Inside the MultiChoice City building in Randburg, Johannesburg.

The Competition Tribunal has approved the multibillion-rand merger deal between South African-based video entertainment firm MultiChoice and French media giant Canal+.

In a joint statement today, the companies say the competition watchdog has given the green light to the proposed transaction, subject to agreed conditions, which include the implementation of the structure announced on 4 February.

The conditions include that MultiChoice Group will restructure so that MultiChoice (LicenceCo), which holds the South African broadcasting licence and contracts with local subscribers, becomes a separate company.

LicenceCo will stay focused on South African customers and be majority-owned by historically disadvantaged persons, including Phuthuma Nathi, Identity Partners Itai Consortium, Afrifund Consortium and a Workers’ Trust.

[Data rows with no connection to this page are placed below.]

`src/inc/ats_map.svh`:
```
// Purpose: Offsets, field positions and timing counts of the antenna tune supervisor.
// Assumes: 10 MHz system clock; 32-bit AXI4-Lite register words.
// Notes:   Times are kept in milliseconds; cycle counts are derived from them.
`ifndef ATS_MAP_SVH
`define ATS_MAP_SVH

`define ATS_CLK_KHZ         10000
`define ATS_TUNE_LIMIT_MS   10000
`define ATS_FILT_TIME_MS    50
`define ATS_FLASH_TIME_MS   250
`define ATS_TUNE_LIMIT_CYC  (`ATS_TUNE_LIMIT_MS * `ATS_CLK_KHZ)
`define ATS_FILT_CYC        (`ATS_FILT_TIME_MS * `ATS_CLK_KHZ)
`define ATS_FLASH_CYC       (`ATS_FLASH_TIME_MS * `ATS_CLK_KHZ)

`define ATS_OFS_CTRL        8'h00
`define ATS_OFS_STATUS      8'h04
`define ATS_OFS_PINS        8'h08

`define ATS_CTRL_TUNE       0
`define ATS_ST_STATE_LO     0
`define ATS_ST_TUNE_HOLD    4
`define ATS_ST_READY        5
`define ATS_ST_FAULT        6
`define ATS_ST_FLASH        7
`define ATS_ST_RETUNE       8
`define ATS_ST_PAD          9
`define ATS_ST_SEARCH       10
`define ATS_ST_MAG_OK       11
`define ATS_ST_PHASE_OK     12
`define ATS_ST_VSWR_QUAL    13

`define ATS_PIN_TUNE        0
`define ATS_PIN_BUTTON      1
`define ATS_PIN_RF_N        2
`define ATS_PIN_VSWR        3
`define ATS_PIN_KEYED       4
`define ATS_PIN_MAG_OVER_N  5
`define ATS_PIN_MAG_UNDER_N 6
`define ATS_PIN_PH_POS_N    7
`define ATS_PIN_PH_NEG_N    8
`define ATS_PIN_MEM_LOST    9
`define ATS_NUM_PINS        10

`define ATS_RESP_OKAY       2'h0
`define ATS_RESP_SLVERR     2'h2

`endif

```
`src/inc/ats_pkg.sv`:
```
// Purpose: Types shared by the antenna tune supervisor modules.
// Assumes: Nothing beyond the map header.
// Notes:   States carry no explicit codes; they take 0, 1 and 2 in the order listed.
package ats_pkg;
	typedef enum logic [1:0] {
		ATS_FAULT,
		ATS_TUNE,
		ATS_READY
	} ats_mode_t;
endpackage

```
`src/inc/ats_filt_if.sv`:
```
// Purpose: Carries a raw mismatch level to the persistence filter and its verdict back.
// Assumes: Both ends run on the system clock.
// Notes:   The raw level is already synchronised before it enters here.
`timescale 1ns/100ps
interface ats_filt_if;
	logic raw;
	logic hit;
	modport user (output raw, input hit);
	modport filt (input raw, output hit);
endinterface

```
`src/hdl/ats_top.sv`:
```
// Purpose: Tune supervisor of an automatic antenna coupler with an AXI4-Lite register port.
// Assumes: 10 MHz clk_sys; all pin inputs are asynchronous and are synchronised here.
// Notes:   Element search itself lives outside; search_en tells it when it may step.
//
// The placing of the registers and register access over AXI4-Lite are this design's own decisions.
`timescale 1ns/100ps
`include "ats_map.svh"

// Behaviour
// - Low over flag alone means magnitude high.
// - Low under flag alone means magnitude low.
// - Both magnitude flags high means in window.
// - Tuning steps only while RF present low.
// - VSWR flag marks ratio worse than limit.
// - Tune hold asserted through whole tune cycle.
// - Tune hold drops when the cycle ends.
// - Both windows good: READY, tune hold released.
// - Persistent mismatch after good tune starts retune.
// - Untunable load lights FAULT, breaks keyline.
// - FAULT on always selects bypass.
// - New tune request clears a temporary fault.
// - Short mismatch transients are ignored.
// - FAULT lit right after power-up.
// - Power-up fault cleared only by tuning.
// - Lost memory flashes FAULT until retuned.
// - Reset brings controller to defined state.
// - Both phase flags high means in window.
// - Pad in while keyed and VSWR bad, unless FAULT is on.
// - No good tune in time: stop, FAULT.
module ats_top
	import ats_pkg::*;
#(
	parameter int unsigned TUNE_LIMIT_CYC = `ATS_TUNE_LIMIT_CYC,
	parameter int unsigned FILT_CYC       = `ATS_FILT_CYC,
	parameter int unsigned FLASH_CYC      = `ATS_FLASH_CYC
) (
	input  wire logic        clk_sys,            // System clock, 10 MHz.
	input  wire logic        sys_rst,            // Synchronous reset, active high.
	input  wire logic        tune_cmd,           // Tune pulse from transceiver, active high.
	input  wire logic        tune_button,        // Panel tune pushbutton, active high.
	input  wire logic        rf_present_n,       // Low while input RF power exists.
	input  wire logic        vswr_bad,           // High while VSWR worse than limit.
	input  wire logic        tx_keyed,           // High while transmitter is keyed.
	input  wire logic        over_magnitude_flag_n,  // Low when magnitude above window.
	input  wire logic        under_magnitude_flag_n, // Low when magnitude below window.
	input  wire logic        phase_pos_flag_n,   // Low when phase above window.
	input  wire logic        phase_neg_flag_n,   // Low when phase below window.
	input  wire logic        memory_lost,        // High when stored tunes are lost.
	output logic             tune_hold,          // Holds tune relay energised.
	output logic             ready_lamp,         // Green READY lamp.
	output logic             fault_lamp,         // Red FAULT lamp, steady or flashing.
	output logic             keyline_break,      // Interrupts transceiver keyline.
	output logic             bypass,             // Straight input-to-antenna path.
	output logic             pad_in,             // Protective attenuator switched in.
	output logic             search_en,          // Element search may step.
	output logic             retune,             // Cycle is a retune; skip stored tunes.
	input  wire logic [7:0]  s_axi_awaddr,       // Write address.
	input  wire logic        s_axi_awvalid,      // Write address valid.
	output logic             s_axi_awready,      // Write address ready.
	input  wire logic [31:0] s_axi_wdata,        // Write data.
	input  wire logic [3:0]  s_axi_wstrb,        // Write byte strobes.
	input  wire logic        s_axi_wvalid,       // Write data valid.
	output logic             s_axi_wready,       // Write data ready.
	output logic [1:0]       s_axi_bresp,        // Write response.
	output logic             s_axi_bvalid,       // Write response valid.
	input  wire logic        s_axi_bready,       // Write response ready.
	input  wire logic [7:0]  s_axi_araddr,       // Read address.
	input  wire logic        s_axi_arvalid,      // Read address valid.
	output logic             s_axi_arready,      // Read address ready.
	output logic [31:0]      s_axi_rdata,        // Read data.
	output logic [1:0]       s_axi_rresp,        // Read response.
	output logic             s_axi_rvalid,       // Read data valid.
	input  wire logic        s_axi_rready        // Read data ready.
);
	localparam int TW = $clog2(TUNE_LIMIT_CYC + 1);
	localparam int DW = $clog2(FLASH_CYC + 1);
	localparam int NP = `ATS_NUM_PINS;

	if (TUNE_LIMIT_CYC < 2 || FLASH_CYC < 2) begin : g_bad_par
		$error("ats_top: TUNE_LIMIT_CYC and FLASH_CYC must be at least 2");
	end

	typedef struct packed {
		logic [NP-1:0] s1;
		logic [NP-1:0] s2;
		logic          prev_tune;
		logic          prev_btn;
		logic [1:0]    init_cnt;
		ats_mode_t     st;
		logic [TW-1:0] timer;
		logic          flash;
		logic [DW-1:0] div;
		logic          blink;
		logic          tune_hold;
		logic          ready;
		logic          fault_lamp;
		logic          fault;
		logic          pad;
		logic          search;
		logic          retune;
		logic          ctrl_req;
		logic          aw_got;
		logic          w_got;
		logic [7:0]    waddr;
		logic [31:0]   wdata;
		logic [3:0]    wstrb;
		logic          awready;
		logic          wready;
		logic          bvalid;
		logic [1:0]    bresp;
		logic          arready;
		logic          rvalid;
		logic [31:0]   rdata;
		logic [1:0]    rresp;
	} ats_top_t;

	ats_top_t r;
	ats_top_t next_r;

	ats_filt_if vswr_f ();

	ats_persist #(
		.CYC (FILT_CYC)
	) u_vswr_persist (
		.clk_sys (clk_sys),
		.sys_rst (sys_rst),
		.fio     (vswr_f)
	);

	// A pair of active-low flags is in window only while both stand high.
	function automatic logic in_window(input logic hi_n, input logic lo_n);
		return hi_n & lo_n;
	endfunction

	function automatic logic reg_mapped(input logic [7:0] addr);
		return addr == `ATS_OFS_CTRL || addr == `ATS_OFS_STATUS || addr == `ATS_OFS_PINS;
	endfunction

	logic [NP-1:0] pins;
	logic          tune_rise;
	logic          btn_rise;
	logic          tune_req;
	logic          rf_on;
	logic          mag_ok;
	logic          phase_ok;
	logic          accept;
	logic          init_done;

	assign pins = {memory_lost, phase_neg_flag_n, phase_pos_flag_n, under_magnitude_flag_n,
	               over_magnitude_flag_n, tx_keyed, vswr_bad, rf_present_n, tune_button, tune_cmd};

	assign tune_rise = r.s2[`ATS_PIN_TUNE] & ~r.prev_tune;
	assign btn_rise  = r.s2[`ATS_PIN_BUTTON] & ~r.prev_btn;
	assign init_done = r.init_cnt == 2'h3;
	assign tune_req  = init_done & (tune_rise | btn_rise | r.ctrl_req);
	assign rf_on     = ~r.s2[`ATS_PIN_RF_N];
	// The illegal both-low code counts as out of window, so it can never pass as a good tune.
	assign mag_ok    = in_window(r.s2[`ATS_PIN_MAG_OVER_N], r.s2[`ATS_PIN_MAG_UNDER_N]);
	assign phase_ok  = in_window(r.s2[`ATS_PIN_PH_POS_N], r.s2[`ATS_PIN_PH_NEG_N]);
	assign accept    = mag_ok & phase_ok & rf_on;

	// Only mismatch after a good tune is watched; the filter swallows whip transients.
	assign vswr_f.raw = (r.st == ATS_READY) & r.s2[`ATS_PIN_VSWR];

	always_comb begin
		next_r = r;
		next_r.s1 = pins;
		next_r.s2 = r.s1;
		next_r.prev_tune = r.s2[`ATS_PIN_TUNE];
		next_r.prev_btn = r.s2[`ATS_PIN_BUTTON];
		next_r.ctrl_req = 1'b0;
		if (!init_done) begin
			next_r.init_cnt = r.init_cnt + 2'h1;
		end
		// The memory-lost strap is caught once its synchroniser has filled.
		if (r.init_cnt == 2'h2) begin
			next_r.flash = r.s2[`ATS_PIN_MEM_LOST];
		end

		unique case (r.st)
			ATS_FAULT: begin
				if (tune_req) begin
					next_r.st = ATS_TUNE;
					next_r.timer = '0;
					next_r.retune = 1'b0;
				end
			end
			ATS_TUNE: begin
				if (tune_req) begin
					next_r.timer = '0;
				end else if (accept) begin
					next_r.st = ATS_READY;
					next_r.flash = 1'b0;
				end else if (r.timer == TW'(TUNE_LIMIT_CYC - 1)) begin
					next_r.st = ATS_FAULT;
				end else begin
					next_r.timer = r.timer + TW'(1);
				end
			end
			ATS_READY: begin
				if (vswr_f.hit) begin
					next_r.st = ATS_TUNE;
					next_r.timer = '0;
					next_r.retune = 1'b1;
				end else if (tune_req) begin
					next_r.st = ATS_TUNE;
					next_r.timer = '0;
					next_r.retune = 1'b0;
				end
			end
			default: begin
				next_r.st = ATS_FAULT;
			end
		endcase

		// The flash divider is a slow enable; the lamp toggles once per interval.
		if (r.div == DW'(FLASH_CYC - 1)) begin
			next_r.div = '0;
			next_r.blink = ~r.blink;
		end else begin
			next_r.div = r.div + DW'(1);
		end

		next_r.tune_hold = next_r.st == ATS_TUNE;
		next_r.ready = next_r.st == ATS_READY;
		next_r.fault = next_r.st == ATS_FAULT;
		next_r.fault_lamp = next_r.fault & (~next_r.flash | next_r.blink);
		next_r.search = (next_r.st == ATS_TUNE) & ~r.s2[`ATS_PIN_RF_N] & ~accept;
		next_r.pad = r.s2[`ATS_PIN_KEYED] & r.s2[`ATS_PIN_VSWR] & ~next_r.fault;

		// Write channel: address and data are taken in either order, answered once both are in.
		if (r.awready && s_axi_awvalid) begin
			next_r.aw_got = 1'b1;
			next_r.waddr = s_axi_awaddr;
		end
		if (r.wready && s_axi_wvalid) begin
			next_r.w_got = 1'b1;
			next_r.wdata = s_axi_wdata;
			next_r.wstrb = s_axi_wstrb;
		end
		if (r.bvalid && s_axi_bready) begin
			next_r.bvalid = 1'b0;
		end
		if (r.aw_got && r.w_got && !r.bvalid) begin
			next_r.aw_got = 1'b0;
			next_r.w_got = 1'b0;
			next_r.bvalid = 1'b1;
			next_r.bresp = reg_mapped(r.waddr) ? `ATS_RESP_OKAY : `ATS_RESP_SLVERR;
			if (r.waddr == `ATS_OFS_CTRL && r.wstrb[0]) begin
				next_r.ctrl_req = r.wdata[`ATS_CTRL_TUNE];
			end
		end
		next_r.awready = ~next_r.aw_got & ~next_r.bvalid;
		next_r.wready = ~next_r.w_got & ~next_r.bvalid;

		if (r.rvalid && s_axi_rready) begin
			next_r.rvalid = 1'b0;
		end
		if (r.arready && s_axi_arvalid) begin
			next_r.rvalid = 1'b1;
			next_r.rresp = reg_mapped(s_axi_araddr) ? `ATS_RESP_OKAY : `ATS_RESP_SLVERR;
			next_r.rdata = '0;
			if (s_axi_araddr == `ATS_OFS_STATUS) begin
				next_r.rdata[`ATS_ST_STATE_LO +: 2] = r.st;
				next_r.rdata[`ATS_ST_TUNE_HOLD] = r.tune_hold;
				next_r.rdata[`ATS_ST_READY] = r.ready;
				next_r.rdata[`ATS_ST_FAULT] = r.fault;
				next_r.rdata[`ATS_ST_FLASH] = r.flash;
				next_r.rdata[`ATS_ST_RETUNE] = r.retune;
				next_r.rdata[`ATS_ST_PAD] = r.pad;
				next_r.rdata[`ATS_ST_SEARCH] = r.search;
				next_r.rdata[`ATS_ST_MAG_OK] = mag_ok;
				next_r.rdata[`ATS_ST_PHASE_OK] = phase_ok;
				next_r.rdata[`ATS_ST_VSWR_QUAL] = vswr_f.hit;
			end else if (s_axi_araddr == `ATS_OFS_PINS) begin
				next_r.rdata[NP-1:0] = r.s2;
			end
		end
		next_r.arready = ~next_r.rvalid;
	end

	always_ff @(posedge clk_sys) begin
		if (sys_rst) begin
			r <= '0;
			r.st <= ATS_FAULT;
			r.fault <= 1'b1;
			r.fault_lamp <= 1'b1;
		end else begin
			r <= next_r;
		end
	end

	assign tune_hold     = r.tune_hold;
	assign ready_lamp    = r.ready;
	assign fault_lamp    = r.fault_lamp;
	assign keyline_break = r.fault;
	assign bypass        = r.fault;
	assign pad_in        = r.pad;
	assign search_en     = r.search;
	assign retune        = r.retune;
	assign s_axi_awready = r.awready;
	assign s_axi_wready  = r.wready;
	assign s_axi_bvalid  = r.bvalid;
	assign s_axi_bresp   = r.bresp;
	assign s_axi_arready = r.arready;
	assign s_axi_rvalid  = r.rvalid;
	assign s_axi_rdata   = r.rdata;
	assign s_axi_rresp   = r.rresp;

	property p_hold_start;
		@(posedge clk_sys) disable iff (sys_rst) tune_req && r.st == ATS_FAULT |=> tune_hold && !bypass;
	endproperty
	a_hold_start: assert property (p_hold_start) else $error("tune request did not latch the relay");

	property p_hold_end;
		@(posedge clk_sys) disable iff (sys_rst) $fell(tune_hold) |-> ready_lamp ^ keyline_break;
	endproperty
	a_hold_end: assert property (p_hold_end) else $error("tune hold dropped without an outcome");

	property p_ready_cause;
		@(posedge clk_sys) disable iff (sys_rst) $rose(ready_lamp) |-> $past(mag_ok) && $past(phase_ok) && !pad_in;
	endproperty
	a_ready_cause: assert property (p_ready_cause) else $error("READY lit without both windows");

	property p_fault_bypass;
		@(posedge clk_sys) disable iff (sys_rst) keyline_break |-> bypass && !ready_lamp && !tune_hold;
	endproperty
	a_fault_bypass: assert property (p_fault_bypass) else $error("fault without bypass");

	property p_power_fault;
		@(posedge clk_sys) $fell(sys_rst) |-> keyline_break && fault_lamp && !tune_hold;
	endproperty
	a_power_fault: assert property (p_power_fault) else $error("fault not shown after reset");

	property p_fault_clear;
		@(posedge clk_sys) disable iff (sys_rst) $fell(keyline_break) |-> tune_hold && $past(tune_req);
	endproperty
	a_fault_clear: assert property (p_fault_clear) else $error("fault cleared without a tune");

	property p_rf_gate;
		@(posedge clk_sys) disable iff (sys_rst) r.s2[`ATS_PIN_RF_N] |=> !search_en;
	endproperty
	a_rf_gate: assert property (p_rf_gate) else $error("search stepped without RF");

	property p_pad;
		@(posedge clk_sys) disable iff (sys_rst)
			r.s2[`ATS_PIN_KEYED] && r.s2[`ATS_PIN_VSWR] && !next_r.fault |=> pad_in;
	endproperty
	a_pad: assert property (p_pad) else $error("pad not switched in");

	property p_timeout;
		@(posedge clk_sys) disable iff (sys_rst)
			r.st == ATS_TUNE && r.timer == TW'(TUNE_LIMIT_CYC - 1) && !tune_req && !accept |=> keyline_break;
	endproperty
	a_timeout: assert property (p_timeout) else $error("tune limit passed without fault");

	property p_retune;
		@(posedge clk_sys) disable iff (sys_rst) ready_lamp && vswr_f.hit |=> tune_hold && retune;
	endproperty
	a_retune: assert property (p_retune) else $error("mismatch after good tune not retuned");

	property p_one_pulse;
		@(posedge clk_sys) disable iff (sys_rst) tune_rise |=> !tune_rise;
	endproperty
	a_one_pulse: assert property (p_one_pulse) else $error("one tune pulse gave two starts");
endmodule

```
`src/hdl/ats_persist.sv`:
```
// Purpose: Passes a level only after it has stood for a full interval of clock cycles.
// Assumes: Input is synchronous to clk_sys.
// Notes:   Any drop of the input restarts the interval.
`timescale 1ns/100ps
module ats_persist
	import ats_pkg::*;
#(
	parameter int unsigned CYC = 500000
) (
	input  wire logic  clk_sys, // System clock.
	input  wire logic  sys_rst, // Synchronous reset, active high.
	ats_filt_if.filt   fio      // Raw level in, qualified level out.
);
	localparam int CW = $clog2(CYC + 1);

	if (CYC < 2) begin : g_bad_cyc
		$error("ats_persist: CYC must be at least 2");
	end

	typedef struct packed {
		logic [CW-1:0] cnt;
		logic          hit;
	} ats_persist_t;

	ats_persist_t r;
	ats_persist_t next_r;

	always_comb begin
		next_r = r;
		if (!fio.raw) begin
			next_r.cnt = '0;
			next_r.hit = 1'b0;
		end else if (r.cnt == CW'(CYC - 1)) begin
			next_r.hit = 1'b1;
		end else begin
			next_r.cnt = r.cnt + CW'(1);
		end
	end

	always_ff @(posedge clk_sys) begin
		if (sys_rst) begin
			r <= '0;
		end else begin
			r <= next_r;
		end
	end

	assign fio.hit = r.hit;

	property p_persist_drop;
		@(posedge clk_sys) disable iff (sys_rst) !fio.raw |=> !fio.hit;
	endproperty
	a_persist_drop: assert property (p_persist_drop) else $error("qualified level outlived its input");

	property p_persist_rise;
		@(posedge clk_sys) disable iff (sys_rst) $rose(fio.hit) |-> $past(fio.raw) && r.cnt == CW'(CYC - 1);
	endproperty
	a_persist_rise: assert property (p_persist_rise) else $error("level qualified before full interval");
endmodule

```
==> src/rtl/lhbi_pkg.sv <==
// Constants and carrier types for the display controller host bus port.
// Assumes one 40 MHz system clock; host pins are asynchronous to it.
package lhbi_pkg;
	localparam int          DATA_W       = 8;
	localparam int          FIFO_DEPTH   = 4;
	localparam logic [2:0]  BIT_LAST     = 3'h7;
	localparam logic [2:0]  BIT_RESET    = 3'h0;
	localparam logic [7:0]  BYTE_RESET   = 8'h00;
	localparam int          SER_DATA_BIT = 7;
	localparam int          SER_CLK_BIT  = 6;
	localparam logic [7:0]  OE_NONE      = 8'hFF;
	localparam logic [7:0]  OE_ALL       = 8'h00;

	// Byte delivered to the core with its data/command class
	typedef struct packed {
		logic       is_data;
		logic [7:0] value;
	} lhbi_word_s;
endpackage : lhbi_pkg

==> src/rtl/lhbi_fifo.sv <==
// Small word FIFO with valid/ready on both sides.
// Assumes one clock and a synchronous active-high reset.
`timescale 1ns/1ps
module lhbi_fifo #(
	parameter int WIDTH = 9,
	parameter int DEPTH = 4
) (
	input  wire logic             sys_clk_i,
	input  wire logic             sys_rst_i,
	input  wire logic [WIDTH-1:0] in_data_i,
	input  wire logic             in_valid_i,
	output logic                  in_ready_o,
	output logic      [WIDTH-1:0] out_data_o,
	output logic                  out_valid_o,
	input  wire logic             out_ready_i
);
	localparam int AW = $clog2(DEPTH);
	logic [WIDTH-1:0] mem_reg [DEPTH];
	logic [AW-1:0]    wr_ptr_reg;
	logic [AW-1:0]    rd_ptr_reg;
	logic [AW:0]      count_reg;
	logic             push;
	logic             pop;

	// Handshakes and honest flags
	assign in_ready_o  = (count_reg != (AW+1)'(DEPTH));
	assign out_valid_o = (count_reg != '0);
	assign out_data_o  = mem_reg[rd_ptr_reg];
	assign push        = in_valid_i && in_ready_o;
	assign pop         = out_valid_o && out_ready_i;

	// Storage writes
	always_ff @(posedge sys_clk_i)
	begin
		if (push)
			mem_reg[wr_ptr_reg] <= in_data_i;
	end

	// Pointers and occupancy
	always_ff @(posedge sys_clk_i)
	begin
		if (sys_rst_i)
		begin
			wr_ptr_reg <= '0;
			rd_ptr_reg <= '0;
			count_reg  <= '0;
		end
		else
		begin
			if (push)
				wr_ptr_reg <= (wr_ptr_reg == AW'(DEPTH-1)) ? '0 : wr_ptr_reg + AW'(1);
			if (pop)
				rd_ptr_reg <= (rd_ptr_reg == AW'(DEPTH-1)) ? '0 : rd_ptr_reg + AW'(1);
			count_reg <= count_reg + (AW+1)'(push) - (AW+1)'(pop);
		end
	end
endmodule : lhbi_fifo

MultiChoice Group will keep a 49% economic interest and 20% voting rights in LicenceCo, and retain its 75% interest in MultiChoice South Africa (excluding LicenceCo).

Under the deal, viewers won’t be affected, and LicenceCo will continue working with MultiChoice Group for content, tech and support services.

Last year, Canal+ made a mandatory offer to acquire the MultiChoice shares it does not own, for a consideration of R125 per share.

Since the offer was announced, the companies have been in talks with South African regulators, which have to approve the deal.

The approval of the deal by the Competition Tribunal comes as the DStv operator has been facing financial challenges, as well as dwindling subscriber numbers.

In its latest financial results, MultiChoice said over the past two years, the group lost 2.8 million active linear subscribers and had to absorb a R10.2 billion negative impact on its topline due to local currency depreciation against the US dollar.

Tim Jacobs, MultiChoice group CFO, last month told ITWeb that the imminent merger deal with Canal+ will play a significant role in changing the company’s faltering fortunes.

In May, the Competition Commission recommended the Competition Tribunal approves, with conditions, the proposed $30 billion transaction.

Now, the companies say they remain on track to complete the mandatory offer by Canal+ within the timeline announced on 8 April, and prior to the long-stop date of 8 October.

Maxime Saada, CEO of Canal+, says: “The approval by South Africa’s Competition Tribunal marks the final stage in the South African competition process and clears the way for us to conclude the transaction in line with our previously communicated timeline.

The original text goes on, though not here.